Lorenzo Meyer
Febrero 28, 2022
La política del poder mantiene plena vigencia. Hace tres lustros el presidente de la Federación Rusa cuestionó la razón de ser de la OTAN puesto que ya no existían los supuestos motivos de su creación: la URSS, el Pacto de Varsovia y el comunismo. Putin concluyó que el objetivo real de esa alianza militar trasatlántica –que en la época postsoviética se había expandido a diez países del desaparecido bloque socialista más cuatro de la antigua Yugoslavia– era cercar a Rusia. Es de suponerse que en función de la seguridad nacional rusa Putin decidió actuar antes de que la OTAN terminara por absorber también a la vecina Ucrania.
El choque actual de la OTAN –una creación norteamericana de 1949– con Rusia en torno a Ucrania puede interpretarse como la persistencia de la Guerra Fría que se inició entre las dos potencias que en 1945 derrotaron al Eje. La caída del Muro de Berlín y la disolución de la URSS en 1991 supuso el fin de esa guerra, pero es claro que no fue así.
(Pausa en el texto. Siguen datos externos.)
--- config.mk ---
export PLATFORM = sky130hd
export DESIGN_NAME = rv32_core
export DESIGN_NICKNAME = d
export VERILOG_FILES = /design/src/rv32_pkg.sv /design/src/rv32_alu.sv /design/src/rv32_control.sv /design/src/rv32_core.sv /design/src/rv32_decoder.sv /design/src/rv32_regfile.sv
export SDC_FILE = /design/constraint.sdc
export NUM_CORES = 2
export LEC_CHECK = 0
export BUFFER_PORTS_ARGS = -buffer_cell sky130_fd_sc_hd__buf_2
export CORE_MARGIN = 8
export CORE_UTILIZATION = 30
export CTS_BUF_LIST = sky130_fd_sc_hd__clkbuf_4 sky130_fd_sc_hd__clkbuf_8
export DETAILED_ROUTE_END_ITERATION = 10
export HOLD_SLACK_MARGIN = 0.02
export PLACE_DENSITY = 0.43
export SYNTH_ARGS = -nofsm -noshare
export SYNTH_HDL_FRONTEND = slang
export SYNTH_SLANG_ARGS = --single-unit
--- constraint.sdc ---
create_clock -name clk -period 6.82 [get_ports clk]
set_input_delay 0 -clock clk [delete_from_list [all_inputs] [get_ports clk]]
set_output_delay 0 -clock clk [all_outputs]
set_load 0.005 [all_outputs]
--- src/rv32_pkg.sv ---
package rv32_pkg;

  localparam int xlen = 32;

  typedef logic [xlen-1:0] word_t;  // data word or byte address
  typedef logic [4:0]      reg_addr_t;
  typedef logic [6:0]      opcode_t;

  // major opcodes of the kept instruction set
  localparam opcode_t op_lui    = 7'b0110111;
  localparam opcode_t op_jal    = 7'b1101111;
  localparam opcode_t op_jalr   = 7'b1100111;
  localparam opcode_t op_branch = 7'b1100011;
  localparam opcode_t op_load   = 7'b0000011;
  localparam opcode_t op_store  = 7'b0100011;
  localparam opcode_t op_imm    = 7'b0010011;
  localparam opcode_t op_reg    = 7'b0110011;

  // funct3 of the alu instructions
  localparam logic [2:0] f3_add  = 3'b000;  // add, sub, addi
  localparam logic [2:0] f3_sll  = 3'b001;
  localparam logic [2:0] f3_slt  = 3'b010;
  localparam logic [2:0] f3_sltu = 3'b011;
  localparam logic [2:0] f3_xor  = 3'b100;
  localparam logic [2:0] f3_srl  = 3'b101;  // srl and sra split by bit 30
  localparam logic [2:0] f3_or   = 3'b110;
  localparam logic [2:0] f3_and  = 3'b111;

  // funct3 of the conditional branches
  localparam logic [2:0] f3_beq  = 3'b000;
  localparam logic [2:0] f3_bne  = 3'b001;
  localparam logic [2:0] f3_blt  = 3'b100;
  localparam logic [2:0] f3_bge  = 3'b101;
  localparam logic [2:0] f3_bltu = 3'b110;
  localparam logic [2:0] f3_bgeu = 3'b111;

  typedef enum logic [3:0] {
    alu_add, alu_sub, alu_sll, alu_slt, alu_sltu,
    alu_xor, alu_srl, alu_sra, alu_or, alu_and,
    alu_pass_b  // lui passes the u immediate through
  } alu_op_t;

  typedef enum logic [2:0] {
    cls_alu, cls_lui, cls_load, cls_store,
    cls_branch, cls_jal, cls_jalr, cls_nop
  } instr_class_t;

  typedef enum logic [2:0] {
    st_fetch, st_decode, st_execute, st_memory, st_writeback
  } ctrl_state_t;

  typedef enum logic [1:0] {wb_alu, wb_mem, wb_link} wb_sel_t;

endpackage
En realidad, la Guerra Fría puede verse como una etapa más de la Segunda Guerra Mundial y esta, a su vez, explicarse como continuación del conflicto anterior: “la guerra para acabar con todas las guerras” (Woodrow Wilson dixit), la de 1914-1918. Y es que la Paz de Versalles que en 1919 impuso a Alemania los términos de su rendición supuso que la potencia vencida era responsable de ese conflicto cuando la causa fue del sistema de alianzas del conjunto de las potencias involucradas. Lo firmado en Versalles generó el sentimiento revanchista alemán que aupó a Hitler al poder y a la reanudación de la disputa.
La Segunda Guerra Mundial terminó con la derrota de Alemania y Japón, pero no trajo la paz y simplemente evolucionó en una Guerra Fría entre los vencedores (fría en su centro, pero caliente en zonas periféricas como Corea, Vietnam, etc.). Sólo la existencia de las armas atómicas determinó que esa continuación de la gran guerra no llevara al choque frontal Moscú-Washington. Por un tiempo el conflicto entre un Este socialista y un Oeste capitalista se justificó en términos ideológicos, pero como el enfrentamiento sobrevivió a la conversión de Rusia al capitalismo hay que buscar la razón de la crisis actual en otro lado.
El reordenamiento del tablero internacional que siguió a la victoria sobre la Alemania nazi puede explicarse no como un esfuerzo por propagar o detener el socialismo sino por entorpecer el empeño soviético por convertir a la Europa del Este es un cinturón de seguridad contra invasiones como la napoleónica o la hitleriana que penetraron en territorio ruso con sorprendente facilidad y sólo fueron derrotadas a un costo enorme: 26 millones de muertes soviéticas entre 1941 y 1945.
Y es justo en esta Rusia que se considera cercada por enemigos donde emerge con toda su fuerza la política del poder y donde la igualdad jurídica de las naciones pasa a ser ficción. México, como país que tiene que convivir con una gran potencia, tiene que estar formalmente del lado de una política de principios, es decir, de una Ucrania que se define como soberana e independiente y no de una Rusia que la ve como la siguiente pieza en el cerco de la OTAN. Sin embargo, el realismo nos dice que hasta ahora ninguna gran potencia ha subordinado su concepto de seguridad nacional al principio de respeto a la soberanía de potenciales enemigos.
Una lección obvia pero central de la Gran Guerra que sigue vigente es que entre potencias atómicas no es lógico llegar al choque directo, como quedó claro durante la crisis de los misiles en Cuba en 1962. Lo racional en coyunturas como la actual es lograr pronto un compromiso entre el concepto de seguridad ruso y los intereses de Ucrania y de la OTAN (EU) así como entre la política del poder y la política de principios.